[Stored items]
_____
[/design/flow/config.mk]
export PLATFORM = sky130hd
export DESIGN_NAME = conbus
export DESIGN_NICKNAME = conbus
export VERILOG_FILES = /design/flow/design.v
export SDC_FILE = /design/flow/constraint.sdc
export NUM_CORES = 4
export LEC_CHECK = 1
export CORE_AREA = 10 10 573 573
export DIE_AREA = 0 0 583 583
[/design/flow/constraint.sdc]
current_design conbus

set clk_period 5.4
set clk_io_pct 0.2

create_clock -name clk0 -period $clk_period [get_ports {sys_clk}]

set non_clock_inputs [all_inputs -no_clocks]
set_input_delay [expr $clk_period * $clk_io_pct] -clock clk0 $non_clock_inputs
set_output_delay [expr $clk_period * $clk_io_pct] -clock clk0 [all_outputs]
[/design/flow/design.v]
module conbus #(
	parameter s_addr_w = 4,
	parameter s0_addr = 4'h0,
	parameter s1_addr = 4'h1,
	parameter s2_addr = 4'h2,
	parameter s3_addr = 4'h3,
	parameter s4_addr = 4'h4,
	parameter s5_addr = 4'h5,
	parameter s6_addr = 4'h6
) (
	input sys_clk,
	input sys_rst,
	input	[31:0]	m0_dat_i,
	output	[31:0]	m0_dat_o,
	input	[31:0]	m0_adr_i,
	input	[2:0]	m0_cti_i,
	input	[3:0]	m0_sel_i,
	input		m0_we_i,
	input		m0_cyc_i,
	input		m0_stb_i,
	output		m0_ack_o,
	input	[31:0]	m1_dat_i,
	output	[31:0]	m1_dat_o,
	input	[31:0]	m1_adr_i,
	input	[2:0]	m1_cti_i,
	input	[3:0]	m1_sel_i,
	input		m1_we_i,
	input		m1_cyc_i,
	input		m1_stb_i,
	output		m1_ack_o,
	input	[31:0]	m2_dat_i,
	output	[31:0]	m2_dat_o,
	input	[31:0]	m2_adr_i,
	input	[2:0]	m2_cti_i,
	input	[3:0]	m2_sel_i,
	input		m2_we_i,
	input		m2_cyc_i,
	input		m2_stb_i,
	output		m2_ack_o,
	input	[31:0]	m3_dat_i,
	output	[31:0]	m3_dat_o,
	input	[31:0]	m3_adr_i,
	input	[2:0]	m3_cti_i,
	input	[3:0]	m3_sel_i,
	input		m3_we_i,
	input		m3_cyc_i,
	input		m3_stb_i,
	output		m3_ack_o,
	input	[31:0]	m4_dat_i,
	output	[31:0]	m4_dat_o,
	input	[31:0]	m4_adr_i,
	input	[2:0]	m4_cti_i,
	input	[3:0]	m4_sel_i,
	input		m4_we_i,
	input		m4_cyc_i,
	input		m4_stb_i,
	output		m4_ack_o,
	input	[31:0]	m5_dat_i,
	output	[31:0]	m5_dat_o,
	input	[31:0]	m5_adr_i,
	input	[2:0]	m5_cti_i,
	input	[3:0]	m5_sel_i,
	input		m5_we_i,
	input		m5_cyc_i,
	input		m5_stb_i,
	output		m5_ack_o,
	input	[31:0]	m6_dat_i,
	output	[31:0]	m6_dat_o,
	input	[31:0]	m6_adr_i,
	input	[2:0]	m6_cti_i,
	input	[3:0]	m6_sel_i,
	input		m6_we_i,
	input		m6_cyc_i,
	input		m6_stb_i,
	output		m6_ack_o,
	input	[31:0]	s0_dat_i,
	output	[31:0]	s0_dat_o,
	output	[31:0]	s0_adr_o,
	output	[2:0]	s0_cti_o,
	output	[3:0]	s0_sel_o,
	output		s0_we_o,
	output		s0_cyc_o,
	output		s0_stb_o,
	input		s0_ack_i,
	input	[31:0]	s1_dat_i,
	output	[31:0]	s1_dat_o,
	output	[31:0]	s1_adr_o,
	output	[2:0]	s1_cti_o,
	output	[3:0]	s1_sel_o,
	output		s1_we_o,
	output		s1_cyc_o,
	output		s1_stb_o,
	input		s1_ack_i,
	input	[31:0]	s2_dat_i,
	output	[31:0]	s2_dat_o,
	output	[31:0]	s2_adr_o,
	output	[2:0]	s2_cti_o,
	output	[3:0]	s2_sel_o,
	output		s2_we_o,
	output		s2_cyc_o,
	output		s2_stb_o,
	input		s2_ack_i,
	input	[31:0]	s3_dat_i,
	output	[31:0]	s3_dat_o,
	output	[31:0]	s3_adr_o,
	output	[2:0]	s3_cti_o,
	output	[3:0]	s3_sel_o,
	output		s3_we_o,
	output		s3_cyc_o,
	output		s3_stb_o,
	input		s3_ack_i,
	input	[31:0]	s4_dat_i,
	output	[31:0]	s4_dat_o,
	output	[31:0]	s4_adr_o,
	output	[2:0]	s4_cti_o,
	output	[3:0]	s4_sel_o,
	output		s4_we_o,
	output		s4_cyc_o,
	output		s4_stb_o,
	input		s4_ack_i,
	input	[31:0]	s5_dat_i,
	output	[31:0]	s5_dat_o,
	output	[31:0]	s5_adr_o,
	output	[2:0]	s5_cti_o,
	output	[3:0]	s5_sel_o,
	output		s5_we_o,
	output		s5_cyc_o,
	output		s5_stb_o,
	input		s5_ack_i,
	input	[31:0]	s6_dat_i,
	output	[31:0]	s6_dat_o,
	output	[31:0]	s6_adr_o,
	output	[2:0]	s6_cti_o,
	output	[3:0]	s6_sel_o,
	output		s6_we_o,
	output		s6_cyc_o,
	output		s6_stb_o,
	input		s6_ack_i
);
wire [6:0] slave_sel;
wire [6:0] gnt;
wire [32 + 3 + 32 + 4 + 3 -1:0] i_bus_m;	 
wire [31:0] i_dat_s;		 
wire i_bus_ack;			 
assign m0_dat_o = i_dat_s;
assign m0_ack_o = i_bus_ack & gnt[0];
assign m1_dat_o = i_dat_s;
assign m1_ack_o = i_bus_ack & gnt[1];
assign m2_dat_o = i_dat_s;
assign m2_ack_o = i_bus_ack & gnt[2];
assign m3_dat_o = i_dat_s;
assign m3_ack_o = i_bus_ack & gnt[3];
assign m4_dat_o = i_dat_s;
assign m4_ack_o = i_bus_ack & gnt[4];
assign m5_dat_o = i_dat_s;
assign m5_ack_o = i_bus_ack & gnt[5];
assign m6_dat_o = i_dat_s;
assign m6_ack_o = i_bus_ack & gnt[6];
assign i_bus_ack = s0_ack_i | s1_ack_i | s2_ack_i | s3_ack_i | s4_ack_i | s5_ack_i | s6_ack_i;
assign {s0_adr_o, s0_cti_o, s0_sel_o, s0_dat_o, s0_we_o, s0_cyc_o} = i_bus_m[32 + 3 + 32 + 4 + 3 -1:1];
assign s0_stb_o = i_bus_m[1] & i_bus_m[0] & slave_sel[0];   
assign {s1_adr_o, s1_cti_o, s1_sel_o, s1_dat_o, s1_we_o, s1_cyc_o} = i_bus_m[32 + 3 + 32 + 4 + 3 -1:1];
assign s1_stb_o = i_bus_m[1] & i_bus_m[0] & slave_sel[1];
assign {s2_adr_o, s2_cti_o, s2_sel_o, s2_dat_o, s2_we_o, s2_cyc_o} = i_bus_m[32 + 3 + 32 + 4 + 3 -1:1];
assign s2_stb_o = i_bus_m[1] & i_bus_m[0] & slave_sel[2];
assign {s3_adr_o, s3_cti_o, s3_sel_o, s3_dat_o, s3_we_o, s3_cyc_o} = i_bus_m[32 + 3 + 32 + 4 + 3 -1:1];
assign s3_stb_o = i_bus_m[1] & i_bus_m[0] & slave_sel[3];
assign {s4_adr_o, s4_cti_o, s4_sel_o, s4_dat_o, s4_we_o, s4_cyc_o} = i_bus_m[32 + 3 + 32 + 4 + 3 -1:1];
assign s4_stb_o = i_bus_m[1] & i_bus_m[0] & slave_sel[4];
assign {s5_adr_o, s5_cti_o, s5_sel_o, s5_dat_o, s5_we_o, s5_cyc_o} = i_bus_m[32 + 3 + 32 + 4 + 3 -1:1];
assign s5_stb_o = i_bus_m[1] & i_bus_m[0] & slave_sel[5];
assign {s6_adr_o, s6_cti_o, s6_sel_o, s6_dat_o, s6_we_o, s6_cyc_o} = i_bus_m[32 + 3 + 32 + 4 + 3 -1:1];
assign s6_stb_o = i_bus_m[1] & i_bus_m[0] & slave_sel[6];
assign i_bus_m =
	 ({32 + 3 + 32 + 4 + 3{gnt[0]}} & {m0_adr_i, m0_cti_i, m0_sel_i, m0_dat_i, m0_we_i, m0_cyc_i, m0_stb_i})
	|({32 + 3 + 32 + 4 + 3{gnt[1]}} & {m1_adr_i, m1_cti_i, m1_sel_i, m1_dat_i, m1_we_i, m1_cyc_i, m1_stb_i})
	|({32 + 3 + 32 + 4 + 3{gnt[2]}} & {m2_adr_i, m2_cti_i, m2_sel_i, m2_dat_i, m2_we_i, m2_cyc_i, m2_stb_i})
	|({32 + 3 + 32 + 4 + 3{gnt[3]}} & {m3_adr_i, m3_cti_i, m3_sel_i, m3_dat_i, m3_we_i, m3_cyc_i, m3_stb_i})
	|({32 + 3 + 32 + 4 + 3{gnt[4]}} & {m4_adr_i, m4_cti_i, m4_sel_i, m4_dat_i, m4_we_i, m4_cyc_i, m4_stb_i})
	|({32 + 3 + 32 + 4 + 3{gnt[5]}} & {m5_adr_i, m5_cti_i, m5_sel_i, m5_dat_i, m5_we_i, m5_cyc_i, m5_stb_i})
	|({32 + 3 + 32 + 4 + 3{gnt[6]}} & {m6_adr_i, m6_cti_i, m6_sel_i, m6_dat_i, m6_we_i, m6_cyc_i, m6_stb_i});
assign i_dat_s =
		 ({32{slave_sel[ 0]}} & s0_dat_i)
		|({32{slave_sel[ 1]}} & s1_dat_i)
		|({32{slave_sel[ 2]}} & s2_dat_i)
		|({32{slave_sel[ 3]}} & s3_dat_i)
		|({32{slave_sel[ 4]}} & s4_dat_i)
		|({32{slave_sel[ 5]}} & s5_dat_i)
		|({32{slave_sel[ 6]}} & s6_dat_i);
wire [6:0] req = {m6_cyc_i, m5_cyc_i, m4_cyc_i, m3_cyc_i, m2_cyc_i, m1_cyc_i, m0_cyc_i};
conbus_arb conbus_arb(
	.sys_clk(sys_clk),
	.sys_rst(sys_rst),
	.req(req),
	.gnt(gnt)
);
assign slave_sel[0] = (i_bus_m[32 + 3 + 32 + 4 + 3-2 : 32 + 3 + 32 + 4 + 3-s_addr_w-1] == s0_addr);
assign slave_sel[1] = (i_bus_m[32 + 3 + 32 + 4 + 3-2 : 32 + 3 + 32 + 4 + 3-s_addr_w-1] == s1_addr);
assign slave_sel[2] = (i_bus_m[32 + 3 + 32 + 4 + 3-2 : 32 + 3 + 32 + 4 + 3-s_addr_w-1] == s2_addr);
assign slave_sel[3] = (i_bus_m[32 + 3 + 32 + 4 + 3-2 : 32 + 3 + 32 + 4 + 3-s_addr_w-1] == s3_addr);
assign slave_sel[4] = (i_bus_m[32 + 3 + 32 + 4 + 3-2 : 32 + 3 + 32 + 4 + 3-s_addr_w-1] == s4_addr);
assign slave_sel[5] = (i_bus_m[32 + 3 + 32 + 4 + 3-2 : 32 + 3 + 32 + 4 + 3-s_addr_w-1] == s5_addr);
assign slave_sel[6] = (i_bus_m[32 + 3 + 32 + 4 + 3-2 : 32 + 3 + 32 + 4 + 3-s_addr_w-1] == s6_addr);
endmodule
module conbus_arb(
	input sys_clk,
	input sys_rst,
	input [6:0] req,
	output [6:0] gnt
);
parameter [6:0] grant0 = 7'b0000001,
                grant1 = 7'b0000010,
                grant2 = 7'b0000100,
                grant3 = 7'b0001000,
                grant4 = 7'b0010000,
                grant5 = 7'b0100000,
                grant6 = 7'b1000000;
reg [6:0] state;
reg [6:0] next_state;
assign gnt = state;
always @(posedge sys_clk) begin
	if(sys_rst)
		state <= grant0;
	else
		state <= next_state;
end
always @(*) begin
	next_state = state;
	case(state)
		grant0: begin
			if(~req[0]) begin
				     if(req[1]) next_state = grant1;
				else if(req[2]) next_state = grant2;
				else if(req[3]) next_state = grant3;
				else if(req[4]) next_state = grant4;
				else if(req[5]) next_state = grant5;
				else if(req[6]) next_state = grant6;
			end
		end
		grant1: begin
			if(~req[1]) begin
				     if(req[2]) next_state = grant2;
				else if(req[3]) next_state = grant3;
				else if(req[4]) next_state = grant4;
				else if(req[5]) next_state = grant5;
				else if(req[6]) next_state = grant6;
				else if(req[0]) next_state = grant0;
			end
		end
		grant2: begin
			if(~req[2]) begin
				     if(req[3]) next_state = grant3;
				else if(req[4]) next_state = grant4;
				else if(req[5]) next_state = grant5;
				else if(req[6]) next_state = grant6;
				else if(req[0]) next_state = grant0;
				else if(req[1]) next_state = grant1;
			end
		end
		grant3: begin
			if(~req[3]) begin
				     if(req[4]) next_state = grant4;
				else if(req[5]) next_state = grant5;
				else if(req[6]) next_state = grant6;
				else if(req[0]) next_state = grant0;
				else if(req[1]) next_state = grant1;
				else if(req[2]) next_state = grant2;
			end
		end
		grant4: begin
			if(~req[4]) begin
				     if(req[5]) next_state = grant5;
				else if(req[6]) next_state = grant6;
				else if(req[0]) next_state = grant0;
				else if(req[1]) next_state = grant1;
				else if(req[2]) next_state = grant2;
				else if(req[3]) next_state = grant3;
			end
		end
		grant5: begin
			if(~req[5]) begin
				     if(req[6]) next_state = grant6;
				else if(req[0]) next_state = grant0;
				else if(req[1]) next_state = grant1;
				else if(req[2]) next_state = grant2;
				else if(req[3]) next_state = grant3;
				else if(req[4]) next_state = grant4;
			end
		end
		grant6: begin
			if(~req[6]) begin
				     if(req[0]) next_state = grant0;
				else if(req[1]) next_state = grant1;
				else if(req[2]) next_state = grant2;
				else if(req[3]) next_state = grant3;
				else if(req[4]) next_state = grant4;
				else if(req[5]) next_state = grant5;
			end
		end
	endcase
end
endmodule
[/design/flow/run.sh]
#!/bin/bash
# OpenROAD 26Q1-2900-gdf79404cd8, Yosys 0.63+post, stock flow scripts
make -C /OpenROAD-flow-scripts/flow DESIGN_CONFIG=/design/flow/config.mk WORK_HOME=/design/flow/orfs finish
==> run summary <==
Pin count of the biggest net entering global routing: 66
Area fraction in compound gates: 29.2%
Number of cells in the yosys synthesis report: 1,420
Layout Skew: 0.524 ps
Max-Slew Margin vs Limit: 26.8%
Lkg Pwr: 0.00846 µW
Peak supply drop: 0.000279 V
Routed wire length per instance: 29.8 µm
IO Pins: 1,500
Number of OpenROAD warnings: 25
Worst reg2reg path startpoint: conbus_arb.state[1]
Share of final-layout standard cells stronger than drive strength 1: 10.1%
Total number of vias: 16,149
Data arrival at the endpoint of the critical path: 4260 ps
Clock share of power: 0.9%
Async set-or-reset flop fraction in the synthesized netlist: 0%
Biggest registers after layout: conbus_arb.state (7)
Setup repair after global routing missed its margin: no
Start-to-end type of the worst setup path: input pin to primary output
Synthesized area per cell: 7.17 µm²
Netlist cell types: 65
Count of port buffers added during placement: 1,499
Mux cell area share: 5.11%
Post-route fraction of the period consumed by the critical path: 98.9%
Setup violators final: 0
Proportion of total power due to net switching: 45.4%
Status: complete, no violations
Worst hold margin: 586 ps
Total core area: 315,000 µm²
Number of inserted filler cells in the final layout: 36,840
Die height: 583 µm
Clock edge transition at the registers on the reported setup and hold paths: 40 ps
Flop pwr share: 1.0%
Largest family of logic cells by area: buffers and inverters
Share of the yosys chip area belonging to registers: 1.38%
Count of mapped cells out of synthesis: 1,420
Multi-input gate area: 4990 µm²
Flip-flop cell with the highest count after synthesis: dfxtp_1
Number of max-slew violations in the final report: 0
Cell-by-cell listing of the critical path: clkdlybuf4s50_1 -> a222oi_1 -> and4_4 -> buf_12 -> inv_2 -> nor2_2 -> a22o_1 -> a221o_1 -> buf_12 -> clkdlybuf4s50_1
Number of flip-flops in the largest register: 7
Max-capacitance violation count: 0
Latest clock arrival within the worst-skew pair: 230 ps
Post-route core utilization: 8.66%
Wire length of the first global-routing pass: 230,000 µm
P_int: 7790 µW
Remaining global-route overflow: 0
Highest-delay cell along the critical path: clkdlybuf4s50_1
Maximum buffer depth of the clock tree: 2
Synth Register Bits: 7
Maximum clock frequency: 187 MHz
Drt first-iter violations: 1,361
Number of clock sinks seen by CTS: 7
Switching pwr: 6470 µW
Final hold violation count: 0
X dimension of the die: 583 µm
Root Buffer Master: clkbuf_16
Critical path launch point: m0_adr_i[28]
Number of detailed-route iterations in the first pass: 8
Number of placement rows: 206
Wire length after detailed routing: 196,000 µm
CTS tree: yes
Simple-Gate Area Share: 12.4%
Post-Synth XOR/XNOR Area: 0.258%
Logic pwr share: 98.1%
Maximum net fanout on the critical path: 8
Chip area: 340,000 µm²
Average via count per standard cell: 2.46
Initial antenna violation count: 175
Total track usage: 10.9%
Hold Path Origin: conbus_arb.state[2]
Netlist area before placement: 10,200 µm²
Power per Cell Area: 522 nW/µm²
Number of buffers created by CTS: 3
Crit start category: input pin
Flip-flops with a built-in enable: 0
Residual antenna-violating net count after detailed routing: 0
Total area of sequential cells: 166 µm²
Adder Area Share: 0%
Area reported by Yosys stat: 10,200 µm²
Synthesis-to-finish area growth: 168%
Measured slew at the worst slew-check pin: 1100 ps
Required time of the worst setup path: 4320 ps
CP Capture Type: primary output
Path type of the worst min-delay path: register to register
HPWL after DPL: 179,000 µm
Register with the most flip-flops: conbus_arb.state
YS warnings: 1
Level count of the clock H-tree: 1
Time the final worst path needs with I/O delays and setup: 5340 ps
Largest stage delay on the critical path: 470 ps
Final GP Congestion: 0.985
DRC violation count after routing: 0
Via count of the first global-routing pass: 16,867
Floorplan Utilization: 3.23%
==> what timing repair did <==
item,CTS,global route
pin swaps,1,2
gates resized,8,4
setup endpoints to repair,217,39
hold buffers,0,0
setup buffers,0,0
==> cell usage after synthesis, types with 5 or more instances <==
master | number | area [µm²]
o221ai_1 | 23 | 201
nand2_1 | 56 | 210
inv_1 | 6 | 22.5
o21ai_0 | 20 | 100
clkbuf_1 | 62 | 233
and2_1 | 6 | 37.5
nor3_1 | 11 | 55.1
a21oi_1 | 13 | 65.1
mux2i_1 | 52 | 521
a22oi_1 | 168 | 1260
a221o_1 | 8 | 80.1
nor2_1 | 23 | 86.3
nor4_1 | 10 | 62.6
buf_2 | 20 | 100
buf_1 | 10 | 37.5
nand3_1 | 105 | 526
a222oi_1 | 74 | 741
a211oi_1 | 5 | 37.5
o2bb2ai_1 | 19 | 166
a22o_1 | 13 | 114
dfxtp_1 | 7 | 140
buf_4 | 636 | 4770
==> path summary, 6_finish.rpt <==
path,end,slack (ps),depth (start not counted)
max,m3_dat_o[29],60,10
min,conbus_arb.state[2],590,2
max reg2reg,conbus_arb.state[1],2250,8
min reg2reg,conbus_arb.state[2],590,2
==> per-stage QoR <==
step / setup TNS [ps] / area (µm²) / setup slack, ps / cells / total power (µW)
floorplan: 0 / 10200 / 1360 / 1420 / 5470
global placement: -45650 / 27100 / -465 / 6507 / 14700
detailed placement: -60300 / 27100 / -480 / 6507 / 14600
CTS: 0 / 27200 / 1.76 / 6511 / 14800
global route: 0 / 27200 / 40.7 / 6526 / 15200
finish: 0 / 27300 / 61.5 / 6554 / 14300
==> cells by family after synthesis <==
| logic type | after synthesis |
|---|---|
| AOI/OAI and AO/OA | 367 |
| xor gates and xnor gates | 3 |
| buffers and inverters | 744 |
| DFF | 7 |
| muxes | 52 |
| and+or+nand+nor | 247 |
==> routing by layer <==
metal / global-route usage [%] / part of all wire [%] / vias up
li1: - / - / 6593
met1: 10.6 / 31 / 7622
met2: 20.3 / 52 / 1438
met3: 4.91 / 12 / 404
met4: 3.91 / 5.2 / 92
met5: 0 / 0.31 / -
==> worst max-delay path: cells and delay by family <==
family	cells	cell delay (ps)
compound gates	3	1080
simple gates	2	780
buf+inv	5	1290
==> cell type report <==
class / count / share of cell area, %
multi-input combinational: 669 / 18.3
antenna: 43 / 0.394
tap: 4160 / 19.1
timing repair buffer: 1661 / 61.2
sequential: 7 / 0.609
clock buffer: 4 / 0.289
inverter: 10 / 0.147
==> power groups by stage <==
stage / clock (µW) / sequential, µW / combinational, µW
after CTS: 128 / 166 / 14500
after global routing: 130 / 154 / 14900
final: 125 / 143 / 14000
==> cells in the final DEF (no fill, tap or decap), types with 4 or more instances in the layout <==
cell type and n:
clkdlybuf4s50_1 1490, o31ai_1 4, nor3_1 10, nand2_1 56, o21ai_0 20, nor2_1 21
nand3b_1 4, buf_4 128, o221ai_1 9, inv_1 6, a22o_1 13, nor4_1 9
a221o_1 8, o2bb2ai_1 18, and2_1 6, o221ai_2 14, buf_12 41, a222oi_1 74
nand3_1 91, dfxtp_4 7, a211oi_1 5, nand3_2 14, a22oi_1 168, mux2i_1 49
a21oi_1 13, diode_2 43
Power figures rest on the tool's default switching activity, not on a simulated workload.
_____
Go through the records above, find every line with the word "global", and list those lines.

Pin count of the biggest net entering global routing: 66
Setup repair after global routing missed its margin: no
Wire length of the first global-routing pass: 230,000 µm
Remaining global-route overflow: 0
Via count of the first global-routing pass: 16,867
item,CTS,global route
global placement: -45650 / 27100 / -465 / 6507 / 14700
global route: 0 / 27200 / 40.7 / 6526 / 15200
metal / global-route usage [%] / part of all wire [%] / vias up
after global routing: 130 / 154 / 14900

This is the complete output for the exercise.